It was time for us to leave our newlywed apartment and look for a house, a home to raise a family. The quest was difficult, in a time when houses for sale were rare and interest rates were at double-digits. Yet, on a Sunday afternoon, we found an open-house listed in a newspaper and went to take a look.
It was nothing special, a split-level on a street we would later learn was busier that we suspected on that afternoon. We liked it.
“There’s a pool,” I said. My wife smiled and said “Yeah!”
We made an offer on the house that night. We bought the house – with a pool.
In the years we lived there, my personal goal was to spend at least as much time enjoying that pool as I spent enjoying it. I don’t think the math ever worked in my favor.
But I miss that pool.
I miss it on hot summer nights when I would grab a beer, turn on the radio to listen to a baseball game and drift in a floating lounge chair, with a cupholder, and let whatever baggage of the day wash away.

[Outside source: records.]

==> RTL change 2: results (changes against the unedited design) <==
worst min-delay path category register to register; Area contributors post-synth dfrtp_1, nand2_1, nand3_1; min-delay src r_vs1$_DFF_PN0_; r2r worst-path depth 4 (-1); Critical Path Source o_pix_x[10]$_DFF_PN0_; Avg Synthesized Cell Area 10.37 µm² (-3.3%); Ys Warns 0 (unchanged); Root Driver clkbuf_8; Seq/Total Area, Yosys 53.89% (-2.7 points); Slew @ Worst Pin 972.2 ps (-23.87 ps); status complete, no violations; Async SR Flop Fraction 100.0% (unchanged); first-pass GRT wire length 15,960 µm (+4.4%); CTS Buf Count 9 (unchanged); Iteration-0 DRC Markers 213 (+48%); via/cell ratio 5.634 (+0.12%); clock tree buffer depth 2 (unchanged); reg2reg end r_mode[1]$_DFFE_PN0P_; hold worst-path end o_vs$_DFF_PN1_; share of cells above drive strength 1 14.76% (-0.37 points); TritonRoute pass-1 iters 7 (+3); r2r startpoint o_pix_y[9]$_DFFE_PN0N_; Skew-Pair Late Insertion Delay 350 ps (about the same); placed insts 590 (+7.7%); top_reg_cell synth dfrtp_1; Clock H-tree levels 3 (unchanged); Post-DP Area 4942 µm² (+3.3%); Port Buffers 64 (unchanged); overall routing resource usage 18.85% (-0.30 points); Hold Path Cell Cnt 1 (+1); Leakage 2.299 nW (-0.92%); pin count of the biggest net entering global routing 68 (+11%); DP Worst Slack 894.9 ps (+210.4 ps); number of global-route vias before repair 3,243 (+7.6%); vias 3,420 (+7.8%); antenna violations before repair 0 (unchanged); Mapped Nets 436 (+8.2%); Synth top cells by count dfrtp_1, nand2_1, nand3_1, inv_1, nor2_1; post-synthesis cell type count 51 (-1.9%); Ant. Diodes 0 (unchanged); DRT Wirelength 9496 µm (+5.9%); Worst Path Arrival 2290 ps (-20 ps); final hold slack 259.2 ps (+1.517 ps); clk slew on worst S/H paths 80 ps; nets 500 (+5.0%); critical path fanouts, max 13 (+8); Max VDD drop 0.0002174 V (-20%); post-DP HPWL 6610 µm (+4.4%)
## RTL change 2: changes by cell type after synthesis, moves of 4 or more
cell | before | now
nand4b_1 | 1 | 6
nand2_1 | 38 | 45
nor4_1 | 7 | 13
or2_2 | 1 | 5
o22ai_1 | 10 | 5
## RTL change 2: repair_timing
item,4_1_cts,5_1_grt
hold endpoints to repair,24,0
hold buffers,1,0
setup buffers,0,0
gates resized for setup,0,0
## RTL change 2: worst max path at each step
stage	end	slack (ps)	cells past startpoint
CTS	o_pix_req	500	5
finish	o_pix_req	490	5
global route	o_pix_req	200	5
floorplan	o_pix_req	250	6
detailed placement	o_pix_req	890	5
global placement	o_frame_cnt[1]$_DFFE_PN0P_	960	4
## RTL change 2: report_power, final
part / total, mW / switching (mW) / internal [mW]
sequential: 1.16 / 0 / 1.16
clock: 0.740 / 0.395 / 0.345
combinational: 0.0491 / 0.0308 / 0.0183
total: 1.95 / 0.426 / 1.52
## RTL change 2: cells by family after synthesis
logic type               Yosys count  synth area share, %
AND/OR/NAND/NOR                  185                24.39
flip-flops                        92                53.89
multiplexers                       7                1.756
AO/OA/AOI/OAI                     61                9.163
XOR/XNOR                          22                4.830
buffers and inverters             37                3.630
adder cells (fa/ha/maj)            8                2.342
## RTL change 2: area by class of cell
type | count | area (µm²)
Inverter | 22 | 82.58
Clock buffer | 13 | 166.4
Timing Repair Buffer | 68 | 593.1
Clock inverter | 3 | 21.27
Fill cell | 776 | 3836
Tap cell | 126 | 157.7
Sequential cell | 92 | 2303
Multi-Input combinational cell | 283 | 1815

Our sons were born in that house, and they swam in that pool.
But we’re not there anymore.
We moved, moved on – for better and for worse. To a bigger, better house. Then to a smaller house.
We’ve never had another pool.
Don’t we all.
Was once a time when we were told, and we believed that we had nowhere to go but ‘up.’ The world was our oyster, or words to that effect. We would be better than those who came before us. We would be more sincere, more honest, more open, more active and pro-active. We would, and could, change the world.
We believed it.
We believed it on the banks of a hill of a concert drenched in rain. We believed it in a crowd marching down a street with banners and singing songs.

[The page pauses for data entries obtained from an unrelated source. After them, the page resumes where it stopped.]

`config.mk`:
```
export PLATFORM = sky130hd
export DESIGN_NAME = pattern_ram_arbiter
export DESIGN_NICKNAME = d
export VERILOG_FILES = /design/src/rtl/pattern_pkg.sv /design/src/rtl/pattern_ram_arbiter.sv
export SDC_FILE = /design/constraint.sdc
export NUM_CORES = 1
export LEC_CHECK = 0
export ABC_AREA = 1
export CAP_MARGIN = 30
export CORE_MARGIN = 1
export CORE_UTILIZATION = 43
export DETAILED_ROUTE_END_ITERATION = 6
export GPL_ROUTABILITY_DRIVEN = 0
export HOLD_SLACK_MARGIN = 0.05
export PLACE_DENSITY = 0.84
export SLEW_MARGIN = 20
export SYNTH_ARGS = -nofsm -noshare
export SYNTH_HDL_FRONTEND = slang
export SYNTH_SLANG_ARGS = --single-unit
```
`constraint.sdc`:
```
create_clock -name clk -period 2.1 [get_ports clk]
set_input_delay 0.21 -clock clk [delete_from_list [all_inputs] [get_ports clk]]
set_output_delay 0.21 -clock clk [all_outputs]
set_load 0.05 [all_outputs]
```
`src/rtl/pattern_pkg.sv`:
```
// Shared types for the pattern RAM arbiter: FSM state encoding and default RAM geometry.
package pattern_pkg;

    typedef enum logic [1:0] {
        IDLE = 2'd0,
        HWR  = 2'd1,
        HRD  = 2'd2,
        PAT  = 2'd3
    } ram_arb_state_t;

    localparam int RAM_ADDR_BITS_DEF = 8;

endpackage

```
`src/rtl/pattern_ram_arbiter.sv`:
```
// Single-port pattern RAM arbiter: pattern_gen owns the RAM while active, the host gets it otherwise.
// Latency: write ack 1 cycle after req, read ack RAM_RD_LATENCY+1 cycles after req.
// Backpressure: host_req is stalled during PAT; an in-flight read is aborted and re-issued afterwards.
module pattern_ram_arbiter
    import pattern_pkg::*;
#(
    parameter int RAM_ADDR_BITS  = RAM_ADDR_BITS_DEF,
    parameter int RAM_RD_LATENCY = 1,
    parameter int STALL_CNT_BITS = 16
) (
    input  logic                      clk,
    input  logic                      rst,
    input  logic                      host_req,
    input  logic                      host_we,
    input  logic [RAM_ADDR_BITS-1:0]  host_addr,
    input  logic [7:0]                host_wdata,
    output logic                      host_ack,
    output logic [7:0]                host_rdata,
    input  logic                      pat_active,
    input  logic [RAM_ADDR_BITS-1:0]  pat_addr,
    output logic [7:0]                pat_rdata,
    output logic [RAM_ADDR_BITS-1:0]  ram_addr,
    output logic                      ram_we,
    output logic [7:0]                ram_wdata,
    input  logic [7:0]                ram_rdata,
    output logic                      pat_owner,
    output logic [STALL_CNT_BITS-1:0] host_stall_cnt,
    input  logic                      host_stall_clr
);

    ram_arb_state_t state, state_nxt;
    logic [1:0]     lat_cnt;
    logic           rd_done;
    logic           rd_ack_q;
    logic           ack_q;
    logic           host_go;

    // A request is only taken when no ack is showing now or was shown last cycle,
    // so a host still holding req while it observes its ack is not served twice.
    assign host_go   = host_req & ~host_ack & ~ack_q;
    assign host_ack  = (state == HWR) | rd_ack_q;
    assign pat_owner = (state == PAT);
    assign pat_rdata = ram_rdata;

    always_ff @(posedge clk or posedge rst) begin
        if (rst) begin
            state      <= IDLE;
            lat_cnt    <= 2'd0;
            rd_ack_q   <= 1'b0;
            ack_q      <= 1'b0;
            host_rdata <= 8'h00;
        end else begin
            state    <= state_nxt;
            ack_q    <= host_ack;
            rd_ack_q <= rd_done;
            if (rd_done)
                host_rdata <= ram_rdata;
            // The IDLE cycle already presents the read address, so one cycle of latency is spent there.
            if (state == IDLE && state_nxt == HRD)
                lat_cnt <= 2'(RAM_RD_LATENCY - 1);
            else if (state == HRD && lat_cnt != 2'd0)
                lat_cnt <= lat_cnt - 2'd1;
        end
    end

    always_ff @(posedge clk or posedge rst) begin
        if (rst)
            host_stall_cnt <= '0;
        else if (host_stall_clr)
            host_stall_cnt <= '0;
        else if (host_req && !host_ack && host_stall_cnt != '1)
            host_stall_cnt <= host_stall_cnt + 1'b1;
    end

    always_comb begin
        state_nxt = state;
        rd_done   = 1'b0;
        ram_addr  = '0;
        ram_we    = 1'b0;
        ram_wdata = 8'h00;
        case (state)
            IDLE: begin
                if (pat_active) begin
                    state_nxt = PAT;
                end else if (host_go) begin
                    state_nxt = host_we ? HWR : HRD;
                    ram_addr  = host_addr;
                end
            end
            HWR: begin
                ram_addr  = host_addr;
                ram_we    = 1'b1;
                ram_wdata = host_wdata;
                state_nxt = pat_active ? PAT : IDLE;
            end
            HRD: begin
                ram_addr = host_addr;
                if (pat_active) begin
                    state_nxt = PAT;
                end else if (lat_cnt == 2'd0) begin
                    rd_done   = 1'b1;
                    state_nxt = IDLE;
                end
            end
            PAT: begin
                ram_addr = pat_addr;
                if (!pat_active)
                    state_nxt = IDLE;
            end
            default: state_nxt = IDLE;
        endcase
    end

endmodule

```
==> results.txt <==
The power density of the placed cells came out at 1320 nW/um^2. The floorplan has 24 rows. The fraction of post-synthesis cell area in the top cell type by area came out at 36.7%. The number of port buffers came out at 88. The maximum vdd drop came out at 1.09 mV.

The average cell area after synthesis is 6.69 sq um. Counting every sink on the clock net gives 30. The area share of fa/ha/maj cells after synthesis is 3.67%. The width of the chip is 71.0 um. The total grt overflow is 0. The total of max-cap violations came out at 0. The number of synthesized flops with an enable pin came out at 0. The detail-routed via count per cell came out at 5.02. The clock network burns 11.4% of the power.

The final reports fail on design-rule violations. The power share of the combinational group came out at 69.9%. The worst-path maximum fanout came out at 8.

Data on the critical path is required at its endpoint by 1890 ps. The count of mapped cells out of synthesis is 306. The clock tree from TritonCTS is built. By instance count, the leading cell after synthesis is nand2_1. The worst setup path is captured at an output pin. The startpoint of the lowest-slack register-to-register path is host_stall_cnt[0]. Entering global routing, the biggest net connects 31 pins. Summing the areas of all compound-gate instances in the mapped netlist gives 8.07% of the synthesized area. The final layout contains 441 nets. Of all flip-flops after synthesis, the portion carrying an async set or reset was 100%. The share of post-route cells with drive strength above 1 is 15.1%. The most critical setup path has its startpoint at state[1]. The internal power of the cells totals 0.00214 W. The largest family of logic cells by synthesized area is simple AND/OR/NAND/NOR gates. The multiplexer area fraction after synthesis came out at 0%. The iteration count of the initial detailed-routing pass came out at 7. The endpoint identified for the worst register-to-register timing path is host_stall_cnt[12].

The floorplan step set the die height to 71.0 um. The number of buffers inserted during clock tree synthesis is 5. By count the netlist is led by nand2_1 (117), inv_1 (44), dfrtp_1 (30), nor2_1 (30), o21ai_0 (25).

The post-route total power came out at 0.00431 W. The number of diodes added for antenna fixing is 0. Setup violations remaining at the end of the flow were counted as 0.

When the netlist entered floorplanning its net count stood at 350. Counting tap cells, the placed design contains a total of 438 instances. The longest clock path from root to sink contains 2 buffers. After clock tree synthesis, the clock-pin slew on the worst setup and hold paths is 70 ps. The count of pins on the block boundary is 89. The number of standard cells in the layout, taps in and fillers out is 450.

The floorplan step defined a core boundary enclosing 4470 sq um. The number of levels the H-tree was split into came out at 2. The cell at the root of the clock tree is clkbuf_8. The total of flip-flops plus latches after synthesis came out at 30. Data on the critical path arrives at its endpoint at 1810 ps.

The post-placement worst setup slack is 121 ps. Across every metal layer, demand over resource in global routing totals 24.7%. The share of the synthesized netlist area taken by xor and xnor gates is 2.57%. The total wire length after detailed routing is 5790 um. The count of cell types in the netlist is 24. After synthesis the cells add up to 2050 sq um. The most area-hungry cell type in the Yosys netlist is dfrtp_1. Dividing the detail-routed wire length by the instance count gives 12.9 um. The count of pins over their slew limit is 0. The count of nets left with antenna violations once routing finished came out at 0. The final hold violation count came out at 0.

The minimum clock period is 2020 ps. The Yosys step of the flow raised 0 warnings. The number of antenna violations at the first check in global routing came to 0. The initial core utilization is 45.7%.

The number of cell instances on the worst register-to-register path is 9. The first global-routing pass estimated 9810 um of wire. The normalized max-slew margin is 65.2%. The actual slew at the worst max-slew pin came out at 520 ps. The register-to-register setup slack is 390 ps. The register area share after synthesis came out at 36.7%.

For this block, the via count after detailed routing is 2261. In the routed design, unresolved DRC markers number 2. Yosys attributes the largest share of cell area to dfrtp_1 (37%), nand2_1 (21%), inv_1 (8.1%). For this run, the leading register cell type out of synthesis is dfrtp_1. The area enclosed by the die boundary came out at 5040 sq um. The min-delay analysis places its worst path in the category input pin to async pin. The switching power is 0.00217 W.

The achievable frequency is 494 MHz. The critical path is of the flip-flop to output pin type. Per report_power, the sequential group accounts for 18.7% of the total. The via count of the first global-routing pass came out at 2222. Across the routed clock network, the largest skew measured is 7.53 ps. Net switching is 50.4% of the power. The placed wire-length estimate after detailed placement came out at 4330 um. Summed over all cells, the static leakage comes to 1.54 nW. STA classifies the critical path startpoint as a flip-flop. The insertion delay to the later sink of the worst-skew pair is 290 ps. The final clock period utilization by the worst path came out at 96.3%. For this block, the initial DRC count from the detailed router was 159. The area growth from synthesis to layout is 59.6%. Summing the areas of all and, or, nand and nor instances in the mapped netlist gives 35.5% of the synthesized area. In the post-route analysis, the smallest setup slack over all paths is 77.3 ps. The run finished, with violations left.
## critical path, stage by stage, from the launching register on
cell	delay, ps
dfrtp_1	380
inv_1	100
ha_2	200
inv_2	70
nand3_4	90
nor2_4	210
nand2_8	140
o21ai_4	190
buf_12	150
## worst max path at each step
stage | endpoint | cells after the start
floorplan | ram_addr[0] | 8
global placement | ram_addr[0] | 6
detailed placement | ram_addr[0] | 8
CTS | ram_addr[0] | 8
global route | ram_addr[1] | 7
finish | ram_addr[1] | 8
## cell type report
cell class,count,area (sq um)
Clock buffer,6,82.6
Clock inverter,2,12.5
Fill cell,347,1210
Inverter,46,175
Multi-Input combinational cell,217,1150
Sequential cell,30,751
Tap cell,52,65.1
Timing Repair Buffer,97,1030
## layer usage
metal,GRT usage [%],share of wire (%),vias to the layer above
met2,43.5,52,82
met1,29.0,41,1053
met4,11.3,1.5,0
li1,-,-,1116
met3,4.99,5.0,10
met5,0,0,-
## logic make-up (layout without fill, tap and decap cells)
kind of cell | after synthesis | after routing
and+or+nand+nor | 175 | 175
buffers and inverters | 59 | 151
AOI/OAI and AO/OA | 30 | 30
DFF | 30 | 30
adders and majority gates | 6 | 6
xor gates and xnor gates | 6 | 6
## cells in the final DEF, fill, tap and decap left out, drive strengths merged, types with 2 or more instances in the layout
| master | n |
|---|---|
| clkdlybuf4s50 | 69 |
| ha | 6 |
| nor2 | 34 |
| inv | 45 |
| a21oi | 2 |
| o21ai | 26 |
| nand2 | 118 |
| clkbuf | 6 |
| buf | 28 |
| nand4 | 13 |
| clkinv | 2 |
| nand3 | 8 |
| dfrtp | 30 |
| xor2 | 6 |
## metrics by stage
stage | instance area [sq um] | setup TNS [ps] | hold WS, ps | utilization, %
final | 3260 | 0 | 301 | 73.0
after global routing | 3260 | -19.6 | 360 | 73.0
after CTS | 3210 | 0 | 315 | 71.7
after detailed placement | 3090 | 0 | 462 | 69.1
after global placement | 3090 | 0 | 455 | 69.1
after floorplan | 2150 | 0 | 301 | -
## what timing repair did
| action | in CTS | in global routing |
|---|---|---|
| pin swaps | 0 | 5 |
| setup endpoints to repair | 8 | 9 |
| buffers inserted | 0 | 4 |
| hold buffers | 0 | 0 |
| gates resized for setup | 4 | 5 |
| hold endpoints to repair | 0 | 0 |
## registers in the layout (all words and copies together), names as in the netlist
name,cells
ack_q,1
host_rdata,8
host_stall_cnt,16
lat_cnt,2
rd_ack_q,1
state,2
## power by group through the flow
stage	combinational [W]	sequential (W)	clock, W
floorplan	0.00157	0.00107	0
global placement	0.00285	0.000797	0
detailed placement	0.00290	0.000809	0
CTS	0.00293	0.000805	0.000496
global route	0.00320	0.000818	0.000534
finish	0.00301	0.000805	0.000491
(Power assumes the default switching activity.)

We believed it at polling places.
We didn’t want pools, but that’s where many of us ended up swimming.
We were a generation of change, but we didn’t really change anything, did we?
We went swimming at midnight, with a beer and a ball game, with nary an apology to those ideals we once held high in our youthful commitments.
We wanted to change the world. We settled for swimming pools.
So, I’m sitting here in an apartment, wondering why I don’t have a grandiose house on a hill (with a swimming pool). I’m wondering where I went this way instead of that way, and if those choices were as bad as they seem to have been.
I’m wondering where I drifted away from my ideals – with an acknowledgement that ideals don’t pay the rent – and decided only to live my life to pay the rent. And, I’m wondering if the fact that I can’t always pay the rent might be, in some part, because I walked away from who I am.
I’m wondering if our old, somewhat compromised idea that we could ‘change the world’, was an investment misspent.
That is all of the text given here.